NEW YORK — Drug Store News has long touted to industry players the importance of retail-based health clinics in today’s evolving healthcare system, and that message is increasingly going mainstream as evidenced by a recent Huffington Post article.
“The time seems right for the healthcare landscape to include places such as CVS MinuteClinic, Walgreens Healthcare Clinic and Walmart Care Clinic, along with similar locations housed inside retailers such as Kroger, Target and Rite Aid,” the article stated.
While noting that retail clinics aren’t designed to replace one’s primary care physician, which is a point that clinic operators have actually long stressed, the article did acknowledge that the country is facing a growing physician shortage that is bound to get worse as healthcare reform will bring millions of previously uninsured Americans into the fold.
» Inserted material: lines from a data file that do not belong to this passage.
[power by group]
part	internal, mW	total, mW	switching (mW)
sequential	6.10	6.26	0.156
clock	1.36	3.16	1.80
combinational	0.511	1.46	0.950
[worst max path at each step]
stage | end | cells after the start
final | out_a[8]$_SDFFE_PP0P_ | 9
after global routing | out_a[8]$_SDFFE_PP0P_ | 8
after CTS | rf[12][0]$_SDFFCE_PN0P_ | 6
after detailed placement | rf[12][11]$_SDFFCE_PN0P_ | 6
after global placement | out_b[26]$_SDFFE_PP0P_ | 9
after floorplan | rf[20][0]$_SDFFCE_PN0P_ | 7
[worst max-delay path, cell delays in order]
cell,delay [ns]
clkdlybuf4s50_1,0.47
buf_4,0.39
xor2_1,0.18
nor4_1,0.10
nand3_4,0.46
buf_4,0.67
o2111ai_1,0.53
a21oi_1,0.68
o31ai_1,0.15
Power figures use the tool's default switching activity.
==> config.mk <==
export PLATFORM = sky130hd
export DESIGN_NAME = lc3_int_ctrl
export DESIGN_NICKNAME = d
export VERILOG_FILES = /design/src/rtl/lc3_int_ctrl.sv
export SDC_FILE = /design/constraint.sdc
export NUM_CORES = 1
export LEC_CHECK = 0
export CAP_MARGIN = 20
export CORE_MARGIN = 10
export CORE_UTILIZATION = 47
export DETAILED_ROUTE_END_ITERATION = 7
export PLACE_DENSITY = 0.94
export SYNTH_ARGS = -nofsm -noshare
export SYNTH_HDL_FRONTEND = slang
export SYNTH_SLANG_ARGS = --single-unit
==> constraint.sdc <==
create_clock -name clk -period 11.35 [get_ports clk]
set_clock_uncertainty 0.05 [all_clocks]
set_input_delay 2.8375 -clock clk [delete_from_list [all_inputs] [get_ports clk]]
set_output_delay 2.8375 -clock clk [all_outputs]
set_load 0.02 [all_outputs]
===== src/rtl/dfu_skew_fetch.sv =====
// dfu_skew_fetch: pops one compute instruction and sweeps skewed per-lane A/B SRAM reads
// Ports: clk, rst (async active-low); idu2dfu_compute_fifo_empty/_instr/_instr_vld in,
//   dfu2idu_compute_instr_req out; dfu2ip_{a,b}_sram_rd_en/_rd_addr per-lane reads;
//   dfu2mux_rd_en (any A lane on), dfu_busy (not IDLE), dfu_done (1-cycle end pulse).
// Define DFU_STALL_EN to add input ip2dfu_stall, which freezes the sweep while high.
module dfu_skew_fetch #(
    parameter int ROW         = 4,
    parameter int COL         = 4,
    parameter int SRAM_ADDR_W = 10,
    parameter int K_W         = 11,
    parameter int INSTR_W     = 2*SRAM_ADDR_W+K_W
) (
    input  logic                       clk,
    input  logic                       rst,
`ifdef DFU_STALL_EN
    input  logic                       ip2dfu_stall,
`endif
    input  logic                       idu2dfu_compute_fifo_empty,
    output logic                       dfu2idu_compute_instr_req,
    input  logic [INSTR_W-1:0]         idu2dfu_compute_instr,
    input  logic                       idu2dfu_compute_instr_vld,
    output logic [ROW-1:0]             dfu2ip_a_sram_rd_en,
    output logic [ROW*SRAM_ADDR_W-1:0] dfu2ip_a_sram_rd_addr,
    output logic [COL-1:0]             dfu2ip_b_sram_rd_en,
    output logic [COL*SRAM_ADDR_W-1:0] dfu2ip_b_sram_rd_addr,
    output logic                       dfu2mux_rd_en,
    output logic                       dfu_busy,
    output logic                       dfu_done
);
    localparam int MAXL = ROW > COL ? ROW : COL;
    localparam int T_W  = K_W + 2;
    localparam logic [2:0] S_IDLE  = 3'd0;
    localparam logic [2:0] S_REQ   = 3'd1;
    localparam logic [2:0] S_FETCH = 3'd2;
    localparam logic [2:0] S_SWEEP = 3'd3;
    localparam logic [2:0] S_DONE  = 3'd4;

    logic [2:0]                 state_q, state_d;
    logic [T_W-1:0]             t_q, t_d, t_last;
    logic [SRAM_ADDR_W-1:0]     sa_q, sa_d, sb_q, sb_d;
    logic [K_W-1:0]             k_q, k_d;
    logic                       req_q, req_d, mux_q, busy_q, done_q;
    logic [ROW-1:0]             a_en_q, a_en_d;
    logic [ROW*SRAM_ADDR_W-1:0] a_addr_q, a_addr_d;
    logic [COL-1:0]             b_en_q, b_en_d;
    logic [COL*SRAM_ADDR_W-1:0] b_addr_q, b_addr_d;
    logic                       stall;

`ifdef DFU_STALL_EN
    assign stall = ip2dfu_stall;
`else
    assign stall = 1'b0;
`endif

    // Last step at which the slowest lane still has a read to issue.
    assign t_last = T_W'(k_q) + T_W'(MAXL - 2);

    always_comb begin
        state_d  = state_q;
        t_d      = t_q;
        sa_d     = sa_q;
        sb_d     = sb_q;
        k_d      = k_q;
        req_d    = req_q;
        a_en_d   = '0;
        a_addr_d = '0;
        b_en_d   = '0;
        b_addr_d = '0;
        case (state_q)
            S_IDLE:  state_d = idu2dfu_compute_fifo_empty ? S_IDLE : S_REQ;
            S_REQ: begin
                req_d   = 1'b1;
                state_d = S_FETCH;
            end
            S_FETCH: if (idu2dfu_compute_instr_vld) begin
                req_d   = 1'b0;
                sa_d    = idu2dfu_compute_instr[SRAM_ADDR_W-1:0];
                sb_d    = idu2dfu_compute_instr[2*SRAM_ADDR_W-1:SRAM_ADDR_W];
                k_d     = idu2dfu_compute_instr[INSTR_W-1:2*SRAM_ADDR_W];
                t_d     = '0;
                state_d = idu2dfu_compute_instr[INSTR_W-1:2*SRAM_ADDR_W] == '0 ? S_DONE : S_SWEEP;
            end
            S_SWEEP: if (stall) begin
                // Frozen step: re-register the current outputs unchanged.
                a_en_d   = a_en_q;
                a_addr_d = a_addr_q;
                b_en_d   = b_en_q;
                b_addr_d = b_addr_q;
            end else begin
                // Lane i lags lane 0 by i steps and reads k_len consecutive words.
                for (int i = 0; i < ROW; i++) begin
                    a_en_d[i] = t_q >= T_W'(i) && t_q < T_W'(k_q) + T_W'(i);
                    a_addr_d[i*SRAM_ADDR_W +: SRAM_ADDR_W] = a_en_d[i] ? sa_q + SRAM_ADDR_W'(t_q - T_W'(i)) : '0;
                end
                for (int j = 0; j < COL; j++) begin
                    b_en_d[j] = t_q >= T_W'(j) && t_q < T_W'(k_q) + T_W'(j);
                    b_addr_d[j*SRAM_ADDR_W +: SRAM_ADDR_W] = b_en_d[j] ? sb_q + SRAM_ADDR_W'(t_q - T_W'(j)) : '0;
                end
                t_d     = t_q + 1'b1;
                state_d = t_q == t_last ? S_DONE : S_SWEEP;
            end
            S_DONE:  state_d = S_IDLE;
            default: state_d = S_IDLE;
        endcase
    end

    always_ff @(posedge clk or negedge rst) begin
        if (!rst) begin
            state_q  <= S_IDLE;
            t_q      <= '0;
            sa_q     <= '0;
            sb_q     <= '0;
            k_q      <= '0;
            req_q    <= 1'b0;
            a_en_q   <= '0;
            a_addr_q <= '0;
            b_en_q   <= '0;
            b_addr_q <= '0;
            mux_q    <= 1'b0;
            busy_q   <= 1'b0;
            done_q   <= 1'b0;
        end else begin
            state_q  <= state_d;
            t_q      <= t_d;
            sa_q     <= sa_d;
            sb_q     <= sb_d;
            k_q      <= k_d;
            req_q    <= req_d;
            a_en_q   <= a_en_d;
            a_addr_q <= a_addr_d;
            b_en_q   <= b_en_d;
            b_addr_q <= b_addr_d;
            mux_q    <= |a_en_d;
            busy_q   <= state_d != S_IDLE;
            done_q   <= state_d == S_DONE;
        end
    end

    assign dfu2idu_compute_instr_req = req_q;
    assign dfu2ip_a_sram_rd_en       = a_en_q;
    assign dfu2ip_a_sram_rd_addr     = a_addr_q;
    assign dfu2ip_b_sram_rd_en       = b_en_q;
    assign dfu2ip_b_sram_rd_addr     = b_addr_q;
    assign dfu2mux_rd_en             = mux_q;
    assign dfu_busy                  = busy_q;
    assign dfu_done                  = done_q;
endmodule

===== config.mk =====
export PLATFORM = sky130hd
export DESIGN_NAME = dfu_skew_fetch
export DESIGN_NICKNAME = d
export VERILOG_FILES = /design/src/rtl/dfu_skew_fetch.sv
export SDC_FILE = /design/constraint.sdc
export NUM_CORES = 1
export LEC_CHECK = 0
export CORE_ASPECT_RATIO = 0.75
export CORE_MARGIN = 2
export CORE_UTILIZATION = 40
export DETAILED_ROUTE_END_ITERATION = 6
export SLEW_MARGIN = 20
export SYNTH_ARGS = -nofsm -noshare
export SYNTH_HDL_FRONTEND = slang
export SYNTH_SLANG_ARGS = --single-unit

===== constraint.sdc =====
create_clock -name clk -period 8.49 [get_ports clk]
set_clock_uncertainty 0.2 [all_clocks]
set_input_delay 1.698 -clock clk [delete_from_list [all_inputs] [get_ports clk]]
set_output_delay 1.698 -clock clk [all_outputs]
set_load 0.02 [all_outputs]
Americans are tired of enduring long waits to see a physician or being forced to make a pricey — and time consuming — trip to the emergency room when suffering from acute ailments. They are ready for change and retail-based health clinics are stepping up to the plate to meet that need.
In fact, according to the article, the Advisory Board Co., a Washington-based consulting firm, surveyed consumers last year and found that respondents valued being treated by a physician less than the convenience of night and weekend hours, getting seen without an appointment and being able to fill prescriptions on-site.
"We have what I term as a new age of consumerism," Patrick Carroll, the chief medical officer for Walgreens Healthcare Clinics and a primary care physician, was quoted as saying. "They're making choices based on convenience and economics."